I have no interest in collegiate athletics. Not as on ongoing pursuit, at least. My reasons range from personal to political and ideological to idiosyncratic, but the experience of watching a single game is not among them. In fact, I greatly enjoy the odd, isolated college game, even if it’s in a sport I generally don’t follow. I’ll never forget the fever pitch of the crowd at the lone Cornell-Harvard hockey game I attended, and I enjoyed watching my wife’s alma matter win the NCAA men’s basketball tournament, of which I watched only the final two games. As a student at Rutgers in the mid-90s, I regularly attended football games despite the fact that the team was awful. I enjoy sporting events, and have very little difficulty drumming up enthusiasm for almost any event I might attend in person, regardless of my lack of prior knowledge of the teams and players involved.

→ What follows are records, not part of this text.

**src/rtl/spp_pkg.sv**
```systemverilog
`timescale 1ns / 1ps
// Shared types and constants of the stride prefetch predictor.
// No dependencies; every other file but spp_ram uses it by scoped names.
package spp_pkg;

  // Table depth is a power of two, at least 2.
  localparam int TABLE_ENTRIES = 256;
  localparam int ADDR_BITS     = 48;
  localparam int IDX_W         = $clog2(TABLE_ENTRIES);
  localparam int STRIDE_W      = ADDR_BITS + 1;
  localparam int TGT_W         = ADDR_BITS + 2;
  localparam int QDEPTH        = 2;
  localparam int QPTR_W        = $clog2(QDEPTH);
  localparam logic [ADDR_BITS-1:0] MAX_ADDR_RST = {ADDR_BITS{1'b1}};

  typedef logic [ADDR_BITS-1:0] addr_t;
  typedef logic [STRIDE_W-1:0]  stride_t;
  typedef logic [IDX_W-1:0]     idx_t;

  typedef enum logic [1:0] {
    CONF_INITIAL   = 2'd0,
    CONF_TRANSIENT = 2'd1,
    CONF_STEADY    = 2'd2,
    CONF_NOPRED    = 2'd3
  } conf_t;

  typedef struct packed {
    addr_t   tag;
    addr_t   last_addr;
    stride_t stride;
    conf_t   conf;
  } entry_t;

  typedef struct packed {
    idx_t  idx;
    addr_t pc;
    addr_t addr;
  } req_t;

  localparam int ENTRY_W = $bits(entry_t);

endpackage

```
**src/rtl/spp_if.sv**
```systemverilog
`timescale 1ns / 1ps
// Valid/ready channel interfaces for access words and prefetch words.
// Depends on spp_pkg.
interface spp_req_if;
  logic                valid;
  logic                ready;
  spp_pkg::addr_t      instr_addr;
  spp_pkg::addr_t      access_addr;
  modport source (output valid, output instr_addr, output access_addr, input ready);
  modport sink   (input valid, input instr_addr, input access_addr, output ready);
endinterface


```
**src/rtl/spp_front.sv**
```systemverilog
`timescale 1ns / 1ps
// Front end: accepts access words, derives the table index, queues them.
// Depends on spp_pkg and spp_if.
module spp_front (
  input  logic            clk,
  input  logic            rst_n,
  spp_req_if.sink         in_ch,
  output logic            q_valid,
  input  logic            q_ready,
  output spp_pkg::req_t   q_word
);

  spp_pkg::req_t                 slot_r [spp_pkg::QDEPTH];
  logic [spp_pkg::QPTR_W-1:0]    wr_ptr_r, wr_ptr_nxt;
  logic [spp_pkg::QPTR_W-1:0]    rd_ptr_r, rd_ptr_nxt;
  logic [spp_pkg::QPTR_W:0]      cnt_r, cnt_nxt;
  logic                          push, pop;
  spp_pkg::req_t                 word_in;

  assign in_ch.ready = (cnt_r != (spp_pkg::QPTR_W+1)'(spp_pkg::QDEPTH));
  assign push        = in_ch.valid && in_ch.ready;
  assign q_valid     = (cnt_r != '0);
  assign pop         = q_valid && q_ready;
  assign q_word      = slot_r[rd_ptr_r];

  always_comb begin
    word_in.idx  = in_ch.instr_addr[spp_pkg::IDX_W-1:0];
    word_in.pc   = in_ch.instr_addr;
    word_in.addr = in_ch.access_addr;
    wr_ptr_nxt   = push ? wr_ptr_r + 1'b1 : wr_ptr_r;
    rd_ptr_nxt   = pop ? rd_ptr_r + 1'b1 : rd_ptr_r;
    cnt_nxt      = cnt_r + (spp_pkg::QPTR_W+1)'(push) - (spp_pkg::QPTR_W+1)'(pop);
  end

  always_ff @(posedge clk) begin
    if (!rst_n) begin
      wr_ptr_r <= '0;
      rd_ptr_r <= '0;
      cnt_r    <= '0;
    end else begin
      wr_ptr_r <= wr_ptr_nxt;
      rd_ptr_r <= rd_ptr_nxt;
      cnt_r    <= cnt_nxt;
    end
  end

  always_ff @(posedge clk) begin
    if (push) begin
      slot_r[wr_ptr_r] <= word_in;
    end
  end

endmodule

```
**src/flat_wrapper.sv**
```systemverilog
// flat-port wrapper written by rule: the top's interface ports become plain ports
module spp_front_flat 
  (clk, rst_n, q_valid, q_ready, q_word, in_ch_valid, in_ch_instr_addr, in_ch_access_addr, in_ch_ready);
  spp_req_if in_ch_i ();
  input  logic clk;
  input  logic rst_n;
  output logic q_valid;
  input  logic q_ready;
  output spp_pkg::req_t q_word;
  input wire logic [$bits(in_ch_i.valid)-1:0] in_ch_valid;
  input wire logic [$bits(in_ch_i.instr_addr)-1:0] in_ch_instr_addr;
  input wire logic [$bits(in_ch_i.access_addr)-1:0] in_ch_access_addr;
  output wire logic [$bits(in_ch_i.ready)-1:0] in_ch_ready;
  assign in_ch_i.valid = in_ch_valid;
  assign in_ch_i.instr_addr = in_ch_instr_addr;
  assign in_ch_i.access_addr = in_ch_access_addr;
  assign in_ch_ready = in_ch_i.ready;
  spp_front u_core (.clk(clk), .rst_n(rst_n), .in_ch(in_ch_i), .q_valid(q_valid), .q_ready(q_ready), .q_word(q_word));
endmodule
```
**config.mk**
```make
export PLATFORM = sky130hd
export DESIGN_NAME = spp_front_flat
export DESIGN_NICKNAME = d
export VERILOG_FILES = /design/src/rtl/spp_pkg.sv /design/src/rtl/spp_if.sv /design/src/rtl/spp_front.sv /design/src/flat_wrapper.sv
export SDC_FILE = /design/constraint.sdc
export NUM_CORES = 1
export LEC_CHECK = 0
export BUFFER_PORTS_ARGS = -buffer_cell sky130_fd_sc_hd__buf_4
export CAP_MARGIN = 20
export CORE_ASPECT_RATIO = 2
export CORE_MARGIN = 8
export CORE_UTILIZATION = 42
export DETAILED_ROUTE_END_ITERATION = 10
export HOLD_SLACK_MARGIN = 0.02
export PLACE_DENSITY_LB_ADDON = 0.2
export SLEW_MARGIN = 20
export SYNTH_ARGS = -nofsm -noshare
export SYNTH_HDL_FRONTEND = slang
export SYNTH_SLANG_ARGS = --single-unit
```
**constraint.sdc**
```tcl
create_clock -name clk -period 5.7 [get_ports clk]
set_clock_uncertainty 0.15 [all_clocks]
set_input_delay 0.285 -clock clk [delete_from_list [all_inputs] [get_ports clk]]
set_output_delay 0.285 -clock clk [all_outputs]
set_load 0.1 [all_outputs]
```
## Yosys cells after proc, flatten, opt, wreduce, memory -nomap -nowiden

Memories as Yosys holds them, arrays and structs flattened. A register that Yosys moved wholly into a read port is not among the register bits.
Cells that the tools add are included.

| word-level totals | value |
|---|---|
| register bits after elaboration | 4 |
| bits in writable memories | 208 |
| word-level logic and storage cells | 16 |
| memories kept | 1 |

Memories:

| name | words | bits a word | read ports | clocked after memory_dff | write ports | line | source |
|---|---|---|---|---|---|---|---|
| u_core.slot_r | 2 | 104 | 1 | 1 | 1 | spp_front.sv:13 | `spp_pkg::req_t slot_r [spp_pkg::QDEPTH];` |

| operators by class | value |
|---|---|
| add/subtract/negate cells | 4 |
| equality and inequality tests | 1 |
| muxes and demuxes | 4 |
| reduce and logical (&&, ||, !) cells | 3 |

Operators with widths:

| cell | count |
|---|---|
| 2-to-1 mux 1 bit | 4 |
| adder 1 bit (second input constant) | 2 |
| adder 2 x 1 -> 2 bit | 1 |
| logical AND 1 bit | 2 |
| inequality test 2 bit (second input constant) | 1 |
| nonzero test 2 bit | 1 |
| subtractor 2 x 1 -> 2 bit | 1 |

## Longest topological paths before layout

Gate-level depths: netlist of the first run.

| logic depth | value |
|---|---|
| depth after elaboration | 4 |
| gate-level depth with buffers | 7 |
| mapped depth without buffers | 7 |

## Worst setup path before layout of the first run

Ideal clock, no wire load.

| timing path | value |
|---|---|
| path kind | register to register |
| start | register u_core.cnt_r[0] (netlist name) |
| end | memory u_core.slot_r[0][0] (netlist name), enable pin |
| arrival | 5682 ps |
| slack | -694 ps |
| stages on the path, launching flop included | 4 |
| path buffers | 0 |
| clock period less this slack | 6394 ps |
| path through | dfxtp_1 -> nand2b_1 -> and2_1 -> nor2b_1 |

| on the way | value |
|---|---|
| longest elaborated chain between the ends | 4 |

Ends and longest elaborated chain:

| element | line | source |
|---|---|---|
| start, declared | spp_front.sv:16 | `logic [spp_pkg::QPTR_W:0] cnt_r, cnt_nxt;` |
| start signal, assigned | spp_front.sv:43 | `cnt_r <= cnt_nxt;` |
| inequality test 2 bit | spp_front.sv:20 | `assign in_ch.ready = (cnt_r != (spp_pkg::QPTR_W+1)'(spp_pkg::QDEPTH));` |
| via in_ch_ready | flat_wrapper.sv:13 | `output wire logic [$bits(in_ch_i.ready)-1:0] in_ch_ready;` |
| logical AND 1 bit | spp_front.sv:21 | `assign push = in_ch.valid && in_ch.ready;` |
| via u_core.push | spp_front.sv:17 | `logic push, pop;` |
| 2-to-1 mux 1 bit | spp_front.sv:48 | `if (push) begin` |
| 2-to-1 mux 1 bit (implied by the code) | spp_front.sv:49 | `slot_r[wr_ptr_r] <= word_in;` |
| end, declared | spp_front.sv:13 |  |

The timed path passes the listed nets, and every way through them passes these cells.

==> results of run 1 <==
==> cells in the mapped netlist, drive strengths merged <==
cell	instances	area [µm²]
ha	2	25.02
nand4b	1	8.760
xnor2	3	26.28
nand2b	1	6.260
and3	1	6.260
o21ai	1	5.000
nor2b	3	18.77
o21a	1	7.510
nand2	1	3.750
or2	1	6.260
edfxtp	192	5766
buf	19	191.4
inv	2	7.510
and2	3	18.77
mux2	96	1231
dfxtp	5	100.1
==> how the worst min path moves through the flow <==
stage	cells past startpoint	endpoint
2_1_floorplan	0	u_core.slot_r[0][0]
3_3_place_gp	1	u_core.slot_r[1][80]
3_5_place_dp	1	u_core.slot_r[0][80]
4_1_cts	4	register
5_1_grt	4	register
6_report	4	register
==> cell type report <==
type	instances	area, µm²
Clock buffer	17	425.4
Clock inverter	13	182.7
Fill cell	1251	6828
Inverter	2	7.507
Multi-Input combinational cell	114	1376
Sequential cell	197	5869
Tap cell	213	266.5
Timing Repair Buffer	307	2570
==> registers in the layout, summed over array words and instances, names as in the netlist, named ones only <==
register and cells:
u_core.wr_ptr_r 1, u_core.cnt_r 2, u_core.rd_ptr_r 1, u_core.slot_r 192
==> metal layers <==
| layer | track usage | routed length, µm |
|---|---|---|
| met4 | 0.04760 | 223 |
| met5 | 0 | 0 |
| met2 | 0.2137 | 7248 |
| met3 | 0.05591 | 1545 |
| met1 | 0.1509 | 5729 |
==> worst min-delay path, cell delays in order <==
cell and delay (ns):
buf_4 0.08, o21a_1 0.15, xnor2_1 0.09, nor2b_1 0.09
==> kinds of logic after synthesis <==
kind of cell    Yosys count
buf+inv                  21
flops                   197
xor+xnor                  3
fa+ha+maj                 2
compound gates            2
mux                      96
simple gates             11
==> per-stage QoR <==
stage                       util  std cells  worst slack [ns]
after floorplan                -        332             1.154
after global placement    0.5182        734             2.859
after detailed placement  0.5182        734             2.816
after CTS                 0.6088        862             2.429
after global routing      0.6104        863             2.639
final                     0.6104        863             2.750
==> impl_metrics.toml, run 1 <==
[clock_tree]
post_cts_buffers = 0
clk_path_buf_depth = 2
clock_latency_ns = 0.41
cts_resized = 0
clock-sinks = 197
cts_tree = "yes"
h-tree-depth = 4
cts.clk_slew.worst_paths_ns = 0.06
cts_inserted_buffers = 17
root_buffer = "clkbuf_16"
postCtsHoldBufs = 98

[drt]
drt-initial-drc-count = 121
wl_per_cell_um = 17.09
drtAntennaViolNets = 0
drc = 0
via_per_inst = 4.695
vias = 4052
drt_pass1_iterations = 4
drt-total-wl_mm = 14.75

[critical_path]
cp-start-kind = "register"
critical_path_buf_inv_count = 3
cpPeakStageDelay_ns = 0.58
cp_top_family = "buffers and inverters"
endpoint = "q_word[21]"
crit_path_end_kind = "output pin"
path_depth = 4
cp_slowest_cell = "dfxtp_4"
criticalPathCategory = "register to output pin"
ff2ff_path_depth = 4
cp_common_cell = "buf_4"
rr_endpoint = "u_core.slot_r[0][98]"
worstPathArrival_ns = 2.52
r2r_start = "u_core.cnt_r[0]"
crit_chain = "buf_16 > buf_4 > mux2_2 > buf_4"
ff2ff_setup_slack_ns = 2.88
crit_fanout = 50
critPathRequiredTime_ns = 5.27

[grt]
overflow = 0
grt_first_pass_wirelength_mm = 22.56
antenna_found_initial = 0
grt_pass1_vias = 4448
grt_max_degree = 73
grtUsageTotal = 0.1321

[floorplanning]
fp.dieArea_um2 = 22460
die_y_um = 204.1
top_level_ports = 206
fp.dieW_um = 110.0
core_area_um2 = 17530
placementRows = 69
initial_core_util = 0.4239

[sta]
finalSetupViolations = 0
max_slew.worst_pin.slew_ns = 0.9690
slew_violations = 0
max_slew_margin = 0.3540
period_minus_slack_ns = 2.950
fin_tns_setup_ns = 0
timing.final.crit_share = 0.5176
hold_ws_ns = 0.1588
rsz0062_at_grt = "false"
clock.fmax_mhz = 339.0
hold_viol = 0

[finish]
nNetsFinal = 741
antenna_cells = 0
syn2layout_area_growth_pct = 44.01
final_cell_mix = "buf_4, edfxtp_1, dlygate4sd3_1, mux2_2, mux2_4"
final_common_cell = "buf_4"
drive_gt1_frac = 0.5185
final_area_um2 = 10700

[synth]
synth_seq_cells = 197
netlist_instances = 332
yosysSeqAreaShare = 0.7896
synth_xor_area_frac = 0.003537
synth_nets = 434
synthMuxAreaShare = 0.1657
synth_warnings = 0
synthesis.area_um2 = 7428
synth_top_family_by_area = "multiplexers"
synthAdderAreaFrac = 0.003369
synth_simple_gate_area_share = 0.009264
synth_compound_area_frac = 0.001684
syn_avg_cell_area_um2 = 22.37
synth_cell_types = 21

[outcome]
outcome = "completed"

[place]
place.gp.congestion = 0.6657
hpwl_mm = 9.307
port_buffers = 205
dpl_cell_area_um2 = 9081

[flow_run]
drv_cap = 0

[worst_hold_path]
min-delay-start = "q_ready"
hp-class = "input pin to register"
Power of run 1 is left out: the tool's default activity adds up to more than one toggle a clock period on the data nets, which glitch-free logic cannot reach.
==> run 2, diff against run 1 <==
--- a/config.mk
+++ b/config.mk
@@ -5,6 +5,7 @@
 export SDC_FILE = /design/constraint.sdc
 export NUM_CORES = 1
 export LEC_CHECK = 0
+export ABC_AREA = 1
 export BUFFER_PORTS_ARGS = -buffer_cell sky130_fd_sc_hd__buf_4
 export CAP_MARGIN = 20
 export CORE_ASPECT_RATIO = 2
==> constraint.sdc (replaced) <==
create_clock -name clk -period 2.5 [get_ports clk]
set_clock_uncertainty 0.15 [all_clocks]
set_input_delay 0.125 -clock clk [delete_from_list [all_inputs] [get_ports clk]]
set_output_delay 0.125 -clock clk [all_outputs]
set_load 0.1 [all_outputs]
==> run 2 against run 1 <==
- count of clock-buffer cells in the layout is the same
- flip-flop and latch count did not move
- routed wire length increased by 0.77%
- register-to-register slack lost 2.4 ns
- hold slack improved by 0.12 ns
- via count increased by 1.4%
- critical path type unchanged
- synthesized area is 0.10% higher
- largest cell class unchanged
- design area increased by 0.60%
- non-clock buffer count is 5 higher
- first-iteration DRC count rose by 30%
==> impl_metrics.toml, run 2 <==
[outcome]
outcome = "completed"

[drt]
drt-total-wl_mm = 14.86
drt-initial-drc-count = 157
vias = 4107
drc = 0
via_per_inst = 4.662
wl_per_cell_um = 16.87
drt_pass1_iterations = 4
drtAntennaViolNets = 0

[clock_tree]
cts_resized = 0
cts.clk_slew.worst_paths_ns = 0.07
root_buffer = "clkbuf_16"
clock-sinks = 197
clk_path_buf_depth = 2
cts_inserted_buffers = 17
h-tree-depth = 4
cts_tree = "yes"
clock_latency_ns = 0.42
post_cts_buffers = 0

[finish]
largest_reg_flops = 192
antenna_cells = 0
utilization = 0.6141
final_cell_mix = "buf_4, edfxtp_1, dlygate4sd3_1, mux2_2, mux2_4"
largest-register = "u_core.slot_r"
final_cells = 881
drive_gt1_frac = 0.5195
syn2layout_area_growth_pct = 44.73
final_area_um2 = 10760
n_fill_cell = 1272
nNetsFinal = 759
reg_top3 = "u_core.slot_r (192), u_core.cnt_r (2)"
final_common_cell = "buf_4"

[sta]
clock.fmax_mhz = 470.1
period_minus_slack_ns = 2.127
timing.final.crit_share = 0.8508
hold_viol = 0
slew_violations = 0
max_slew.worst_pin.slew_ns = 0.4551
rsz0062_at_grt = "false"
fin_tns_setup_ns = 0
finalSetupViolations = 0
max_slew_margin = 0.6966

[critical_path]
ff2ff_path_depth = 8
critPathRequiredTime_ns = 2.23
cp_common_cell = "buf_4"
cp_top_family = "buffers and inverters"
ff2ff_setup_slack_ns = 0.50
crit_fanout = 17
cp-start-kind = "register"
critical_path_buf_inv_count = 2
rr_endpoint = "u_core.cnt_r[0]"
cpPeakStageDelay_ns = 0.48
worstPathArrival_ns = 1.85
r2r_start = "u_core.cnt_r[1]"
cp_slowest_cell = "dfxtp_4"
crit_path_end_kind = "output pin"
criticalPathCategory = "register to output pin"
crit_chain = "buf_4 > mux2_2 > buf_4"

[synth]
synth.area.top_cells = "edfxtp_1, mux2_2, mux2_4"
synth_seq_cells = 197
synth_nets = 447
synth_cell_types = 15
yosysMostFrequentCell = "edfxtp_1"
netlist_instances = 345
synthesis.area_um2 = 7436
synth-edff-count = 192
yosysTopAreaCellShare = 0.7754
synth_largest_area_cell = "edfxtp_1"
async_flop_share = 0
synth.cells.most_frequent = "edfxtp_1, mux2_2, mux2_4"
synth_warnings = 0
synth_ff_type = "edfxtp_1"
syn_avg_cell_area_um2 = 21.55
yosysSeqAreaShare = 0.7888

[worst_hold_path]
hp-class = "input pin to register"
whs_path_depth = 2
holdPathEnd = "u_core.slot_r[1][20]"
min-delay-start = "in_ch_access_addr[20]"

[place]
place.gp.congestion = 0.7023
dpl_cell_area_um2 = 9199
port_buffers = 205
dp.cells = 751
hpwl_mm = 9.934

[floorplanning]
core_area_um2 = 17530
die_y_um = 204.2
placementRows = 69
top_level_ports = 206
fp.dieW_um = 110.1
initial_core_util = 0.4243
fp.dieArea_um2 = 22480

[grt]
antenna_found_initial = 0
grt_first_pass_wirelength_mm = 22.47
overflow = 0
grtUsageTotal = 0.1325
grt_max_degree = 65
grt_pass1_vias = 4566

[pwr]
p_leak_nw = 4.161
ir_drop_mv = 0.9154
p_per_area_nw_per_um2 = 1255

[flow_run]
drv_cap = 0
[run 2: area by class of cell]
| cell class | instances | area, µm² | share of cell area |
|---|---|---|---|
| clock buffer | 17 | 425.4 | 0.03953 |
| clock inverter | 13 | 136.4 | 0.01267 |
| inverter | 9 | 37.54 | 0.003488 |
| multi-input combinational | 120 | 1381 | 0.1284 |
| sequential | 197 | 5872 | 0.5456 |
| tap | 213 | 266.5 | 0.02476 |
| timing repair buffer | 312 | 2643 | 0.2456 |
[run 2: worst max path at each step]
stage                          end  slack [ns]             from  cells past startpoint
5_1_grt                 q_word[15]        0.28         register                      3
2_1_floorplan  u_core.slot_r[0][0]       -0.14  u_core.cnt_r[0]                      4
3_3_place_gp            q_word[12]        0.78         register                      3
3_5_place_dp            q_word[15]        0.77         register                      3
4_1_cts                 q_word[15]        0.31         register                      3
6_report                q_word[15]        0.37         register                      3
[run 2: metal layers]
layer	global-route usage	vias to the layer above	routed length, µm
li1	-	1945	-
met1	0.1524	1982	5958
met2	0.2185	161	7243
met3	0.04106	19	1397
met4	0.05877	0	261
met5	0	-	0
[run 2: cell families after synthesis]
group,Yosys count,share of synthesized area
DFF,197,0.7888
muxes,96,0.1656
buffers and inverters,28,0.03029
and+or+nand+nor,20,0.01060
AOI/OAI and AO/OA,2,0.001346
adders and majority gates,2,0.003365
[run 2: through the flow]
stage                     hold slack [ns]  setup slack, ns  power [mW]
after floorplan                   0.06842          -0.1376       9.764
after global placement             0.1594           0.7832       10.89
after detailed placement           0.1625           0.7730       10.92
after CTS                          0.2505           0.3070       13.65
after global routing               0.2641           0.2770       13.95
final                              0.2774           0.3730       13.51
[run 2: repair_timing]
action / CTS / global route
hold endpoints to repair: 197 / 0
endpoints found under the setup margin: 0 / 0
hold buffers: 100 / 0
[run 2: power by group]
group | internal (mW) | switching, mW
Sequential | 4.23 | 0.146
Clock | 1.46 | 1.11
Combinational | 1.60 | 4.97
Note: power is estimated with default switching activity, not from simulation.
==> run 3, diff against run 2 <==
--- a/config.mk
+++ b/config.mk
@@ -10,7 +10,7 @@
 export CAP_MARGIN = 20
 export CORE_ASPECT_RATIO = 2
 export CORE_MARGIN = 8
-export CORE_UTILIZATION = 42
+export CORE_UTILIZATION = 25
 export DETAILED_ROUTE_END_ITERATION = 10
 export HOLD_SLACK_MARGIN = 0.02
 export PLACE_DENSITY_LB_ADDON = 0.2
==> run 3 against run 2 <==
- utilization shrank 24 points
- total power rose by 0.87%
- setup slack worse by 0.10 ns
- critical path depth is the same
- critical endpoint is now q_word[27]
==> impl_metrics.toml, run 3 (synthesis gave the netlist of run 2 again) <==
[sta]
period_minus_slack_ns = 2.231
hold_ws_ns = 0.2606
fin_tns_setup_ns = 0
max_slew.worst_pin.slew_ns = 0.4357
rsz0062_at_grt = "false"
clock.fmax_mhz = 448.3
setup_ws_ns = 0.2691
slew_violations = 0
max_slew_margin = 0.7095
timing.final.crit_share = 0.8923
hold_viol = 0
finalSetupViolations = 0

[floorplanning]
initial_core_util = 0.2529
die_y_um = 259.9
placementRows = 89
fp.dieW_um = 138.0
fp.dieArea_um2 = 35850
top_level_ports = 206
core_area_um2 = 29400

[finish]
largest-register = "u_core.slot_r"
drive_gt1_frac = 0.5172
final_area_um2 = 10950
final_common_cell = "buf_4"
reg_top3 = "u_core.slot_r (192), u_core.cnt_r (2)"
syn2layout_area_growth_pct = 47.23
utilization = 0.3724
largest_reg_flops = 192
final_cell_mix = "buf_4, edfxtp_1, dlygate4sd3_1, mux2_2, mux2_4"
n_fill_cell = 2841
nNetsFinal = 758

[clock_tree]
clock-sinks = 197
post_cts_buffers = 0
cts_tree = "yes"
cts_resized = 0
clock_latency_ns = 0.44
cts.clk_slew.worst_paths_ns = 0.07
root_buffer = "clkbuf_16"
h-tree-depth = 4
clk_path_buf_depth = 2
cts_inserted_buffers = 17

[drt]
drtAntennaViolNets = 0
drt_pass1_iterations = 4
vias = 4140
drc = 0
drt-initial-drc-count = 133
drt-total-wl_mm = 17.92
wl_per_cell_um = 17.32
via_per_inst = 4.000

[critical_path]
cp-start-kind = "register"
rr_endpoint = "u_core.cnt_r[0]"
ff2ff_path_depth = 8
worstPathArrival_ns = 1.96
r2r_start = "u_core.cnt_r[1]"
crit_fanout = 40
ff2ff_setup_slack_ns = 0.49
criticalPathCategory = "register to output pin"
crit_path_end_kind = "output pin"
critPathRequiredTime_ns = 2.23

[place]
port_buffers = 205
dpl_cell_area_um2 = 9380
hpwl_mm = 12.39
dpl_worst_slack_ns = 0.7004
place.gp.congestion = 0.6569

[pwr]
ir_drop_mv = 0.8695
p_per_area_nw_per_um2 = 1245
p_leak_nw = 4.159

[grt]
grtUsageTotal = 0.1028
overflow = 0
grt_pass1_vias = 4978
grt_first_pass_wirelength_mm = 26.78
antenna_found_initial = 4
grt_max_degree = 72

[outcome]
outcome = "completed"

[worst_hold_path]
holdPathEnd = "u_core.slot_r[0][84]"
hp-class = "input pin to register"
min-delay-start = "in_ch_instr_addr[36]"
whs_path_depth = 2

[flow_run]
drv_cap = 0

A reaffirming visit to the Cape Cod League
On vacation, without knowing who any of the players are, baseball can still be a lovely sport.


Curiously, I find that this is particularly true for collegiate athletics. I have no interest in following college sports over an extended period of any length, but presented with a single college game, particularly one that is not basketball or football, I have no problem enjoying the game and the sport for its own sake.
As you might expect, this is particularly true for baseball. Indeed, I found myself watching college athletes play baseball twice in the last week and those experiences rank high among my baseball highlights of the last week. On Tuesday, I got a last-minute assignment to cover the final game of the College World Series for SI.com (which I did, given the timing of the assignment, from my couch). I'll admit right here that I had never watched a full nine innings of the College World Series prior to that, including the first game of this year's final. However, I had no trouble fully immersing myself in Tuesday night's game, as I hope my write up made clear.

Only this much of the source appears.